**TASK BRIEF**
From the entries below, copy every line holding the word "buffers".

╭─ INPUT MATERIAL

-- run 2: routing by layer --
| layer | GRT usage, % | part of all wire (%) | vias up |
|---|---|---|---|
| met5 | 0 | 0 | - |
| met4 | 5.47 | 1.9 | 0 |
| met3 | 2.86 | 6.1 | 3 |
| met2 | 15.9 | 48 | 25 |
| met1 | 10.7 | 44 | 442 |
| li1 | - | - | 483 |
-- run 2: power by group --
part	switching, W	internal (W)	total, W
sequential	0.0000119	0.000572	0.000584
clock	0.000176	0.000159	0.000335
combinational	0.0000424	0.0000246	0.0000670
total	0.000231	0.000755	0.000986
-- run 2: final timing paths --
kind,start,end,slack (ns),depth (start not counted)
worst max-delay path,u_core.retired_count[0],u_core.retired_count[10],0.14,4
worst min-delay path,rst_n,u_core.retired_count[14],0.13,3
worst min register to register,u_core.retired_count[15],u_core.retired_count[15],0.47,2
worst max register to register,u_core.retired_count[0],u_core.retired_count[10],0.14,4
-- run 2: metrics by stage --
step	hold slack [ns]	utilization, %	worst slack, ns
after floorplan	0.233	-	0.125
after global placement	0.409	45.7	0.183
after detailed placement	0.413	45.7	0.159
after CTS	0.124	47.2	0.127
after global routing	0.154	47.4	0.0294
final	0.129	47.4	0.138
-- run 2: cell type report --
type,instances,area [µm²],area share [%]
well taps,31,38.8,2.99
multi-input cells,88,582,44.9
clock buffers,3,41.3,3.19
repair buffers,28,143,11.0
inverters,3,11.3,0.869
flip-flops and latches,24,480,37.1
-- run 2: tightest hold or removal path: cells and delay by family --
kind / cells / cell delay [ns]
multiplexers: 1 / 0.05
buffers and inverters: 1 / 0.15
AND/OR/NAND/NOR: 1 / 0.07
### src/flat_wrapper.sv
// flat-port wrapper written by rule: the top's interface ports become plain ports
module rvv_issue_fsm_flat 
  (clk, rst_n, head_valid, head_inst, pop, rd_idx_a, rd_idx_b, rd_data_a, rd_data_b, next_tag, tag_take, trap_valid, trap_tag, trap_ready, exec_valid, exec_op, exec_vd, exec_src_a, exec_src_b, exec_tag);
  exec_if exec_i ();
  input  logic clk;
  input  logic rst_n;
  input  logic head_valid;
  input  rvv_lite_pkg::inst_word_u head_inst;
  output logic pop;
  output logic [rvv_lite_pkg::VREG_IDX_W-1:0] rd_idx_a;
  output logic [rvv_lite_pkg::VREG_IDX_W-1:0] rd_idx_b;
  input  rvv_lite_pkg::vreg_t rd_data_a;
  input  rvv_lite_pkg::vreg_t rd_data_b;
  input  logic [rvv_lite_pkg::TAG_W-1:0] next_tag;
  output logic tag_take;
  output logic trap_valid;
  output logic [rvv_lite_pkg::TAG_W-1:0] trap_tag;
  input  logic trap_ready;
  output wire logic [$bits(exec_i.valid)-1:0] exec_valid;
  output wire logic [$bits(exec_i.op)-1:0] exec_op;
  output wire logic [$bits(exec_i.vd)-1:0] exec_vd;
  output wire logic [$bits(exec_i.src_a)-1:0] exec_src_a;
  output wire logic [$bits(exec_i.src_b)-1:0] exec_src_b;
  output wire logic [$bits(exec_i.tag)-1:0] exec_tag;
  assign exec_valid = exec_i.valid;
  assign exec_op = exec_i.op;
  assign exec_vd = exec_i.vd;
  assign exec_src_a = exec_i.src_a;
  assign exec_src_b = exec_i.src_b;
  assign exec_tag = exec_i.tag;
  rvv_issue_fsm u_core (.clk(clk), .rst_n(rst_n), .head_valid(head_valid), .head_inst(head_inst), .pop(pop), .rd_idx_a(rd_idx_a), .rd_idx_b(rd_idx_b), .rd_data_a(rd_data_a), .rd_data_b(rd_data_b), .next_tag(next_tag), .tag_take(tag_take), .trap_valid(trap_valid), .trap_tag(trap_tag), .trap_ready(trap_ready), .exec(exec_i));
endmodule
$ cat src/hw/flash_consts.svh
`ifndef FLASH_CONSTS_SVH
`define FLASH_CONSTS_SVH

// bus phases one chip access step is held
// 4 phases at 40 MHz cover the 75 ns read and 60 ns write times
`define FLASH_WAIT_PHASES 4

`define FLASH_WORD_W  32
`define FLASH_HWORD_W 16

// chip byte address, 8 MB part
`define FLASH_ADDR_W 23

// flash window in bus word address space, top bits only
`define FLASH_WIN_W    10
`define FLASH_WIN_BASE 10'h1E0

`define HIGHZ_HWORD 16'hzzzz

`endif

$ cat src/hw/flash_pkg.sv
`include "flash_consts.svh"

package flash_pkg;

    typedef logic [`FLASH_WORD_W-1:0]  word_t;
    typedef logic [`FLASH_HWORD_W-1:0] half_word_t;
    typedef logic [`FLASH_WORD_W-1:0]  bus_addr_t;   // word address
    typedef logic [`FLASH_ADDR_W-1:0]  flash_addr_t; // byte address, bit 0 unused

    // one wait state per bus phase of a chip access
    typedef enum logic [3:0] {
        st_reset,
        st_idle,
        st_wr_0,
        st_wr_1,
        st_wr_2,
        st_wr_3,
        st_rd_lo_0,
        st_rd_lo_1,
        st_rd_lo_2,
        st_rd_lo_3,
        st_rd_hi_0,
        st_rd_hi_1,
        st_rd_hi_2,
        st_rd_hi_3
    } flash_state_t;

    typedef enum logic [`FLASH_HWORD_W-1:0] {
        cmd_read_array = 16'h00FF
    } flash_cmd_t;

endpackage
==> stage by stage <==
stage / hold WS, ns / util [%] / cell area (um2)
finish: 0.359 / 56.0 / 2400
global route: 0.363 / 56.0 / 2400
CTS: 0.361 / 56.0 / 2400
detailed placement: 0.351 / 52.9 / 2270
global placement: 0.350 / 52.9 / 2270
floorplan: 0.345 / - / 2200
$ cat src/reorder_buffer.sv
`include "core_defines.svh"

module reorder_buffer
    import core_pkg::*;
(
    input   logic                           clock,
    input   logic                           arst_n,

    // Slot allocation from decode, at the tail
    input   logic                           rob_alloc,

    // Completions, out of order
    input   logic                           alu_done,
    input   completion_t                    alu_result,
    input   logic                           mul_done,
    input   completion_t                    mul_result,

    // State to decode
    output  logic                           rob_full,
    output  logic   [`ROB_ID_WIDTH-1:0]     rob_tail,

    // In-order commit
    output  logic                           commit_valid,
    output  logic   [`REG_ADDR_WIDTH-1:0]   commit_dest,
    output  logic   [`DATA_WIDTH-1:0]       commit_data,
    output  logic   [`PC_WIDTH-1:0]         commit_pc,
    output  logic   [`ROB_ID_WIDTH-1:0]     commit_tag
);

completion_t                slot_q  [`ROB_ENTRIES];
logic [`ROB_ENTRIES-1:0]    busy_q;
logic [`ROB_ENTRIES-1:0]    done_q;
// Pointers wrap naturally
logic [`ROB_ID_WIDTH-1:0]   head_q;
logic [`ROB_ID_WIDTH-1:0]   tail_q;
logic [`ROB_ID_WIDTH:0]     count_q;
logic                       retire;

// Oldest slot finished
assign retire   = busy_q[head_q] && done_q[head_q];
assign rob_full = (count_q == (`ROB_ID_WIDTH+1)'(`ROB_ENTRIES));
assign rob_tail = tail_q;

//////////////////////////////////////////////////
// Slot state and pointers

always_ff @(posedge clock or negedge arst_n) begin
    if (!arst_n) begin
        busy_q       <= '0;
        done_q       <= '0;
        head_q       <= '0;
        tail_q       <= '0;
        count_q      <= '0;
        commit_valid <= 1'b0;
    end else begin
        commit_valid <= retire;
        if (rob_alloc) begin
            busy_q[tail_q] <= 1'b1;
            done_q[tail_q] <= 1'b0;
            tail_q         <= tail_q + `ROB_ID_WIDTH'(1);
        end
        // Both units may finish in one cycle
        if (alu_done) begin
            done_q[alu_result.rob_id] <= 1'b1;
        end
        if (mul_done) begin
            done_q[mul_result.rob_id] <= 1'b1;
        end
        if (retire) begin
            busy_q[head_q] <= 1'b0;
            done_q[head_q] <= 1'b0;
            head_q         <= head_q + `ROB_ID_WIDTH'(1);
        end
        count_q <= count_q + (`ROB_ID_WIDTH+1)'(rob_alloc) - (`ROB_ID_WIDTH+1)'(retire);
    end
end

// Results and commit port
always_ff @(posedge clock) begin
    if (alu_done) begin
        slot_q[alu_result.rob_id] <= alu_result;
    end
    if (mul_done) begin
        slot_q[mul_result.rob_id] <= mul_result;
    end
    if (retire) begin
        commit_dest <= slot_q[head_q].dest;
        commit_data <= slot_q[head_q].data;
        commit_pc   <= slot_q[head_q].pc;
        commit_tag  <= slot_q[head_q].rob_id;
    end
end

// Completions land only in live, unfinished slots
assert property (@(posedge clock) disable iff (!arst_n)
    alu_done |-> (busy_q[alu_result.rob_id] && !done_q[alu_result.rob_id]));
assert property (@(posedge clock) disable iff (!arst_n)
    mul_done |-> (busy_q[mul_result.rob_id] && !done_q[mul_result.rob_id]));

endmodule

╰─

**OUTPUT FOR THIS EXERCISE**
clock buffers,3,41.3,3.19
repair buffers,28,143,11.0
buffers and inverters: 1 / 0.15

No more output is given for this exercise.